Beefy Boxes and Bandwidth Generously Provided by pair Networks
XP is just a number
 
PerlMonks  

Re: Is too little too much? Coding under the microscope...

by bikeNomad (Priest)
on Jun 28, 2001 at 09:37 UTC ( [id://92188]=note: print w/replies, xml ) Need Help??


in reply to Is too little too much? Coding under the microscope...

There's clearly a balance between readability and efficiency. It's probably best (if you're working with others, especially) to err in the side of readability until you have to optimize. After all, no one cares how few characters you use.

This isn't to say that more is necessarily better; it can take longer to recognize several lines of code than one idiomatic one, if you know the idiom.

BTW, Just out of curiosity, what's the sort doing? Its return value (the sorted list) isn't being used for anything...

  • Comment on Re: Is too little too much? Coding under the microscope...

Replies are listed 'Best First'.
Re: Re: Is too little too much? Coding under the microscope...
by snafu (Chaplain) on Jun 28, 2001 at 09:47 UTC
    Hehe, funny you should ask. That is exactly the part I am having problems with.

    Here is the purpose of the block. I am trying to get the newest logfile in the directory. So, the idea is to read the directory, sort (newest to oldest) the array based on the age of the logs (hence the sort()) without losing my filenames (since those are what I need in the end) and then pop()'ing off the newest filename based on its age (which should have been sorted now and at the top of the array).
    Am I on the right track? :)

    ----------
    - Jim

      You are on the right track, but missing a couple of critical steps, which leaves you throwing out data that you don't want to throw out.
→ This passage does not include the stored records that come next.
$ cat src/hw/rtl/assert_macros.svh
`ifndef ASSERT_MACROS_SVH
`define ASSERT_MACROS_SVH

// Implication checked on the same edge.
`define CCI_ASSERT_IMP(lbl, clk, rst_n, ante, cons, msg) \
	lbl: assert property (@(posedge clk) disable iff (!rst_n) (ante) |-> (cons)) \
		else $error(msg);

// Implication checked on the following edge.
`define CCI_ASSERT_NXT(lbl, clk, rst_n, ante, cons, msg) \
	lbl: assert property (@(posedge clk) disable iff (!rst_n) (ante) |=> (cons)) \
		else $error(msg);

`endif

$ cat src/hw/rtl/cci_pkg.sv
`default_nettype none

package cci_pkg;

	localparam int NUM_GLOBAL_CTX_DEF = 32;
	localparam int NUM_LOCAL_CTX_DEF  = 8;

	localparam int STORE_IDX_W = 6;
	localparam int CTX_W       = 8;
	localparam int TABLE_W     = 64;
	localparam int TOTAL_W     = 32;
	localparam int QP_W        = 6;
	localparam int APB_ADDR_W  = 5;
	localparam int APB_DATA_W  = 64;

	localparam int OUT_FIFO_DEPTH = 4;

	localparam int QP_MAX      = 51;
	localparam int SLOPE_MUL   = 5;
	localparam int SLOPE_BIAS  = 45;
	localparam int OFFSET_BIAS = 16;
	localparam int STATE_MIN   = 1;
	localparam int STATE_MAX   = 126;

	localparam logic OP_WRITE = 1'b0;
	localparam logic OP_START = 1'b1;

	typedef enum logic [1:0] {
		KIND_I = 2'd0,
		KIND_P = 2'd1,
		KIND_B = 2'd2
	} slice_kind_t;

	typedef enum logic [1:0] {
		REG_INIT_I = 2'd0,
		REG_INIT_P = 2'd1,
		REG_INIT_B = 2'd2
	} reg_idx_t;

	typedef enum logic [1:0] {
		ST_IDLE,
		ST_RUN,
		ST_FLUSH
	} seq_state_t;

	typedef struct packed {
		logic [CTX_W-1:0] ctx_state;
		logic             last;
	} res_word_t;

endpackage

`default_nettype wire

$ cat src/hw/rtl/cabac_context_initializer.sv
`default_nettype none

`include "assert_macros.svh"

// CABAC context initializer. Input words with op=0 write one byte of the
// global context store (index past NUM_GLOBAL_CTX ignored) and produce
// no result. A word with op=1 starts a run: on a first slice it emits
// NUM_LOCAL_CTX states computed from the I/P/B init table (P and B swapped by
// swap_init_flag, QP clipped to 0..51); otherwise it replays the NUM_GLOBAL_CTX
// stored bytes. The last word of a run has last_of_run set; emitted_total is
// the 32-bit wrapping count of words emitted including this one. Results
// leave at one per cycle while credit allows and out_ready does not stall,
// through a synchronous store read (or table byte select) and a registered
// slope*QP multiply. After the last issue the pipe drains, and only then is
// the next input word taken, later still if out_ready stalls. A 4-entry
// output queue with credit-based issue absorbs back-pressure. The store is
// cleared at reset by per-entry valid bits, so there is no clearing pass.
// Init tables live at APB byte addresses 0x00 (I), 0x08 (P), 0x10 (B),
// 64 bits each.
module cabac_context_initializer #(
	parameter int NUM_GLOBAL_CTX = cci_pkg::NUM_GLOBAL_CTX_DEF,
	parameter int NUM_LOCAL_CTX  = cci_pkg::NUM_LOCAL_CTX_DEF
) (
	input  logic                            clk,
	input  logic                            arst_n,

	input  logic                            psel,
	input  logic                            penable,
	input  logic                            pwrite,
	input  logic [cci_pkg::APB_ADDR_W-1:0]  paddr,
	input  logic [cci_pkg::APB_DATA_W-1:0]  pwdata,
	output logic [cci_pkg::APB_DATA_W-1:0]  prdata,
	output logic                            pready,

	input  logic                            in_valid,
	output logic                            in_ready,
	input  logic                            op,
	input  logic [cci_pkg::STORE_IDX_W-1:0] store_index,
	input  logic [cci_pkg::CTX_W-1:0]       store_value,
	input  logic                            first_slice,
	input  logic [1:0]                      slice_kind,
	input  logic signed [6:0]               slice_qp,
	input  logic                            swap_init_flag,

	output logic                            out_valid,
	input  logic                            out_ready,
	output logic [cci_pkg::CTX_W-1:0]       context_state,
	output logic                            last_of_run,
	output logic [cci_pkg::TOTAL_W-1:0]     emitted_total
);

	localparam int MAX_N  = (NUM_GLOBAL_CTX > NUM_LOCAL_CTX) ? NUM_GLOBAL_CTX : NUM_LOCAL_CTX;
	localparam int CNT_W  = (MAX_N > 1) ? $clog2(MAX_N) : 1;
	localparam int GIDX_W = (NUM_GLOBAL_CTX > 1) ? $clog2(NUM_GLOBAL_CTX) : 1;
	localparam int LIDX_W = (NUM_LOCAL_CTX > 1) ? $clog2(NUM_LOCAL_CTX) : 1;
	localparam int FCNT_W = $clog2(cci_pkg::OUT_FIFO_DEPTH + 1);
	localparam int CRD_W  = FCNT_W + 1;

	// ---------------- config registers ----------------
	logic [cci_pkg::TABLE_W-1:0] tbl_i_q, tbl_p_q, tbl_b_q;
	cci_pkg::reg_idx_t           cfg_idx;
	logic                        cfg_wr;

	assign pready  = 1'b1;
	assign cfg_idx = cci_pkg::reg_idx_t'(paddr[cci_pkg::APB_ADDR_W-1:3]);
	assign cfg_wr  = psel && penable && pwrite && pready;

	always_ff @(posedge clk or negedge arst_n) begin
		if (!arst_n) begin
			tbl_i_q <= '0;
			tbl_p_q <= '0;
			tbl_b_q <= '0;
		end else if (cfg_wr) begin
			unique case (cfg_idx)
				cci_pkg::REG_INIT_I: tbl_i_q <= pwdata;
				cci_pkg::REG_INIT_P: tbl_p_q <= pwdata;
				cci_pkg::REG_INIT_B: tbl_b_q <= pwdata;
				default: ;
			endcase
		end
	end

	always_comb begin
		unique case (cfg_idx)
			cci_pkg::REG_INIT_I: prdata = tbl_i_q;
			cci_pkg::REG_INIT_P: prdata = tbl_p_q;
			cci_pkg::REG_INIT_B: prdata = tbl_b_q;
			default:             prdata = '0;
		endcase
	end

	// ---------------- input decode ----------------
	logic                        in_acc, start_acc, write_acc;
	cci_pkg::reg_idx_t           sel_d;
	logic [cci_pkg::QP_W-1:0]    qp_clip;

	assign in_acc    = in_valid && in_ready;
	assign start_acc = in_acc && (op == cci_pkg::OP_START);
	assign write_acc = in_acc && (op == cci_pkg::OP_WRITE);

	// table pick; swap flag exchanges P and B, unused kind falls back to I
	always_comb begin
		unique case (cci_pkg::slice_kind_t'(slice_kind))
			cci_pkg::KIND_P: sel_d = swap_init_flag ? cci_pkg::REG_INIT_B : cci_pkg::REG_INIT_P;
			cci_pkg::KIND_B: sel_d = swap_init_flag ? cci_pkg::REG_INIT_P : cci_pkg::REG_INIT_B;
			default:         sel_d = cci_pkg::REG_INIT_I;
		endcase
	end

	always_comb begin
		if (slice_qp[6]) begin
			qp_clip = '0;
		end else if (slice_qp[5:0] > 6'(cci_pkg::QP_MAX)) begin
			qp_clip = 6'(cci_pkg::QP_MAX);
		end else begin
			qp_clip = slice_qp[5:0];
		end
	end

	// ---------------- sequencer ----------------
	cci_pkg::seq_state_t      state_q, state_d;
	logic [CNT_W-1:0]         k_q, run_last_q;
	logic                     first_q;
	cci_pkg::reg_idx_t        sel_q;
	logic [cci_pkg::QP_W-1:0] qp_q;
	logic                     issue, credit_ok, last_issue;
	logic [CRD_W-1:0]         inflight;
	logic [FCNT_W-1:0]        fifo_count;
	logic                     valid_s1, valid_s2;

	// credit: queued words plus words still in the pipe must fit the queue
	assign inflight   = CRD_W'(fifo_count) + CRD_W'(valid_s1) + CRD_W'(valid_s2);
	assign credit_ok  = int'(inflight) < cci_pkg::OUT_FIFO_DEPTH;
	assign last_issue = (k_q == run_last_q);

	always_comb begin
		state_d = state_q;
		unique case (state_q)
			cci_pkg::ST_IDLE:  if (start_acc) state_d = cci_pkg::ST_RUN;
			cci_pkg::ST_RUN:   if (issue && last_issue) state_d = cci_pkg::ST_FLUSH;
			cci_pkg::ST_FLUSH: if (!valid_s1 && !valid_s2) state_d = cci_pkg::ST_IDLE;
			default:           state_d = cci_pkg::ST_IDLE;
		endcase
	end

	always_comb begin
		in_ready = 1'b0;
		issue    = 1'b0;
		unique case (state_q)
			cci_pkg::ST_IDLE: in_ready = 1'b1;
			cci_pkg::ST_RUN:  issue    = credit_ok;
			default: ;
		endcase
	end

	always_ff @(posedge clk or negedge arst_n) begin
		if (!arst_n) begin
			state_q <= cci_pkg::ST_IDLE;
			k_q     <= '0;
		end else begin
			state_q <= state_d;
			if (start_acc) begin
				k_q <= '0;
			end else if (issue) begin
				k_q <= k_q + 1'b1;
			end
		end
	end

	always_ff @(posedge clk) begin
		if (start_acc) begin
			run_last_q <= first_slice ? CNT_W'(NUM_LOCAL_CTX - 1) : CNT_W'(NUM_GLOBAL_CTX - 1);
			first_q    <= first_slice;
			sel_q      <= sel_d;
			qp_q       <= qp_clip;
		end
	end

	// ---------------- stage 1: store read / table byte ----------------
	logic [cci_pkg::TABLE_W-1:0] tbl_cur;
	logic [cci_pkg::CTX_W-1:0]   tbl_byte, byte_s1, store_rdata;
	logic                        last_s1, first_s1;

	always_comb begin
		unique case (sel_q)
			cci_pkg::REG_INIT_P: tbl_cur = tbl_p_q;
			cci_pkg::REG_INIT_B: tbl_cur = tbl_b_q;
			default:             tbl_cur = tbl_i_q;
		endcase
	end

	assign tbl_byte = tbl_cur[8 * k_q[LIDX_W-1:0] +: 8];

	cci_ctx_store #(
		.DEPTH (NUM_GLOBAL_CTX)
	) u_store (
		.clk     (clk),
		.arst_n  (arst_n),
		.wr_en   (write_acc),
		.wr_addr (store_index),
		.wr_data (store_value),
		.rd_en   (issue && !first_q),
		.rd_addr (k_q[GIDX_W-1:0]),
		.rd_data (store_rdata)
	);

	// ---------------- stage 2: multiply / replay byte ----------------
	logic                      last_s2, first_s2;
	logic [cci_pkg::CTX_W-1:0] sbyte_s2, calc_state;

	always_ff @(posedge clk or negedge arst_n) begin
		if (!arst_n) begin
			valid_s1 <= 1'b0;
			valid_s2 <= 1'b0;
		end else begin
			valid_s1 <= issue;
			valid_s2 <= valid_s1;
		end
	end

	always_ff @(posedge clk) begin
		last_s1  <= last_issue;
		first_s1 <= first_q;
		byte_s1  <= tbl_byte;
		last_s2  <= last_s1;
		first_s2 <= first_s1;
		sbyte_s2 <= store_rdata;
	end

	cci_calc u_calc (
		.clk       (clk),
		.init_byte (byte_s1),
		.qp        (qp_q),
		.ctx_state (calc_state)
	);

	// ---------------- output queue ----------------
	cci_pkg::res_word_t push_word, head_word;
	logic               out_acc;

	assign push_word.ctx_state = first_s2 ? calc_state : sbyte_s2;
	assign push_word.last      = last_s2;
	assign out_acc             = out_valid && out_ready;

	cci_out_fifo #(
		.DEPTH (cci_pkg::OUT_FIFO_DEPTH)
	) u_out_fifo (
		.clk       (clk),
		.arst_n    (arst_n),
		.push      (valid_s2),
		.push_word (push_word),
		.pop       (out_acc),
		.valid     (out_valid),
		.word      (head_word),
		.count     (fifo_count)
	);

	// total_q holds count-so-far plus one: the value shown with the next word
	logic [cci_pkg::TOTAL_W-1:0] total_q;

	always_ff @(posedge clk or negedge arst_n) begin
		if (!arst_n) begin
			total_q <= cci_pkg::TOTAL_W'(1);
		end else if (out_acc) begin
			total_q <= total_q + 1'b1;
		end
	end

	assign context_state = head_word.ctx_state;
	assign last_of_run   = head_word.last;
	assign emitted_total = total_q;

	`CCI_ASSERT_NXT(a_start_enters_run, clk, arst_n, start_acc, state_q == cci_pkg::ST_RUN, "start not followed by run")
	`CCI_ASSERT_IMP(a_idle_pipe_empty, clk, arst_n, state_q == cci_pkg::ST_IDLE, !valid_s1 && !valid_s2, "pipe busy while idle")
	`CCI_ASSERT_IMP(a_credit_bound, clk, arst_n, 1'b1, int'(inflight) <= cci_pkg::OUT_FIFO_DEPTH, "credit overrun")

endmodule

`default_nettype wire

$ cat src/hw/rtl/cci_ctx_store.sv
`default_nettype none

module cci_ctx_store #(
	parameter int DEPTH = cci_pkg::NUM_GLOBAL_CTX_DEF,
	localparam int AW = (DEPTH > 1) ? $clog2(DEPTH) : 1
) (
	input  logic                            clk,
	input  logic                            arst_n,
	input  logic                            wr_en,
	input  logic [cci_pkg::STORE_IDX_W-1:0] wr_addr,
	input  logic [cci_pkg::CTX_W-1:0]       wr_data,
	input  logic                            rd_en,
	input  logic [AW-1:0]                   rd_addr,
	output logic [cci_pkg::CTX_W-1:0]       rd_data
);

	logic [cci_pkg::CTX_W-1:0] mem [DEPTH];
	logic [DEPTH-1:0]          vld_q;
	logic [cci_pkg::CTX_W-1:0] rdata_q;
	logic                      rhit_q;
	logic                      wr_hit;

	// writes past the end of the store are dropped
	assign wr_hit = wr_en && (int'(wr_addr) < DEPTH);

	always_ff @(posedge clk) begin
		if (wr_hit) begin
			mem[wr_addr[AW-1:0]] <= wr_data;
		end
		if (rd_en) begin
			rdata_q <= mem[rd_addr];
		end
	end

	// entries never written read as zero
	always_ff @(posedge clk or negedge arst_n) begin
		if (!arst_n) begin
			vld_q  <= '0;
			rhit_q <= 1'b0;
		end else begin
			if (wr_hit) begin
				vld_q[wr_addr[AW-1:0]] <= 1'b1;
			end
			if (rd_en) begin
				rhit_q <= vld_q[rd_addr];
			end
		end
	end

	assign rd_data = rhit_q ? rdata_q : '0;

endmodule

`default_nettype wire

$ cat src/hw/rtl/cci_calc.sv
`default_nettype none

module cci_calc (
	input  logic                       clk,
	input  logic [cci_pkg::CTX_W-1:0]  init_byte,
	input  logic [cci_pkg::QP_W-1:0]   qp,
	output logic [cci_pkg::CTX_W-1:0]  ctx_state
);

	logic signed [7:0]  slope;
	logic signed [7:0]  offset;
	logic signed [13:0] prod_s2;
	logic signed [7:0]  off_s2;
	logic signed [9:0]  sum;
	logic [6:0]         s_clip;
	logic               mps;
	logic [5:0]         idx;

	// slope = hi*5 - 45, offset = lo*8 - 16
	always_comb begin
		slope  = $signed(8'({4'd0, init_byte[7:4]} * 8'(cci_pkg::SLOPE_MUL))
			- 8'(cci_pkg::SLOPE_BIAS));
		offset = $signed({1'b0, init_byte[3:0], 3'b000}) - 8'sd16;
	end

	always_ff @(posedge clk) begin
		prod_s2 <= 14'(slope) * 14'($signed({1'b0, qp}));
		off_s2  <= offset;
	end

	// floor(prod/16) is an arithmetic shift
	always_comb begin
		sum = 10'(prod_s2 >>> 4) + 10'(off_s2);
		if (sum < 10'(cci_pkg::STATE_MIN)) begin
			s_clip = 7'(cci_pkg::STATE_MIN);
		end else if (sum > 10'(cci_pkg::STATE_MAX)) begin
			s_clip = 7'(cci_pkg::STATE_MAX);
		end else begin
			s_clip = sum[6:0];
		end
		mps = s_clip[6];
		// s-64 above the midpoint, 63-s below it
		idx = mps ? s_clip[5:0] : ~s_clip[5:0];
		ctx_state = {idx, mps};
	end

endmodule

`default_nettype wire

$ cat src/hw/rtl/cci_out_fifo.sv
`default_nettype none

`include "assert_macros.svh"

module cci_out_fifo #(
	parameter int DEPTH = cci_pkg::OUT_FIFO_DEPTH,
	localparam int PW = (DEPTH > 1) ? $clog2(DEPTH) : 1,
	localparam int CW = $clog2(DEPTH + 1)
) (
	input  logic               clk,
	input  logic               arst_n,
	input  logic               push,
	input  cci_pkg::res_word_t push_word,
	input  logic               pop,
	output logic               valid,
	output cci_pkg::res_word_t word,
	output logic [CW-1:0]      count
);

	cci_pkg::res_word_t slots [DEPTH];
	logic [PW-1:0]      wr_ptr_q;
	logic [PW-1:0]      rd_ptr_q;
	logic [CW-1:0]      count_q;

	always_ff @(posedge clk) begin
		if (push) begin
			slots[wr_ptr_q] <= push_word;
		end
	end

	always_ff @(posedge clk or negedge arst_n) begin
		if (!arst_n) begin
			wr_ptr_q <= '0;
			rd_ptr_q <= '0;
			count_q  <= '0;
		end else begin
			if (push) begin
				wr_ptr_q <= (int'(wr_ptr_q) == DEPTH - 1) ? '0 : wr_ptr_q + 1'b1;
			end
			if (pop) begin
				rd_ptr_q <= (int'(rd_ptr_q) == DEPTH - 1) ? '0 : rd_ptr_q + 1'b1;
			end
			case ({push, pop})
				2'b10:   count_q <= count_q + 1'b1;
				2'b01:   count_q <= count_q - 1'b1;
				default: count_q <= count_q;
			endcase
		end
	end

	assign valid = (count_q != '0);
	assign word  = slots[rd_ptr_q];
	assign count = count_q;

	`CCI_ASSERT_IMP(a_fifo_no_overflow, clk, arst_n, push && !pop, int'(count_q) < DEPTH, "out fifo overflow")

endmodule

`default_nettype wire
      I'll walk through the first version you proposed, because I like it better (I personally find that style easier to read than the other one you mentioned, and it's also closer to being right):

      opendir(LOGS,"."); sort @val = map { -M $_ } grep(/.*\.log/,readdir(LOGS));

      Problem one: sort returns a (sorted) list, which you're discarding. So *if* everything else were right (we'll get there), you would want

      @val = sort map {-M $_} grep {...

      To see the bigger problem, we break it down a bit more, working from right to left down that line:

      @tmp1 = readdir LOGS; # @tmp now contains the files listed in "." @tmp2 = grep {/.*\.log/} @tmp1; #@ tmp2 now contains files that contain ".log" @tmp3 = map {-M $_} @tmp2; #@tmp3 now contains what? @val = sort @tmp3;
      If you re-read map, you'll discover that the list it generates is simply the result of the block {-M $_} applied to each value in @tmp2: since -M returns the age of the file, you now have a list of the ages of the log files in the directory, but *not* their names. Sort that list, and you have a sorted list of ages, but with no names associated with them. This is not what you wanted. :-)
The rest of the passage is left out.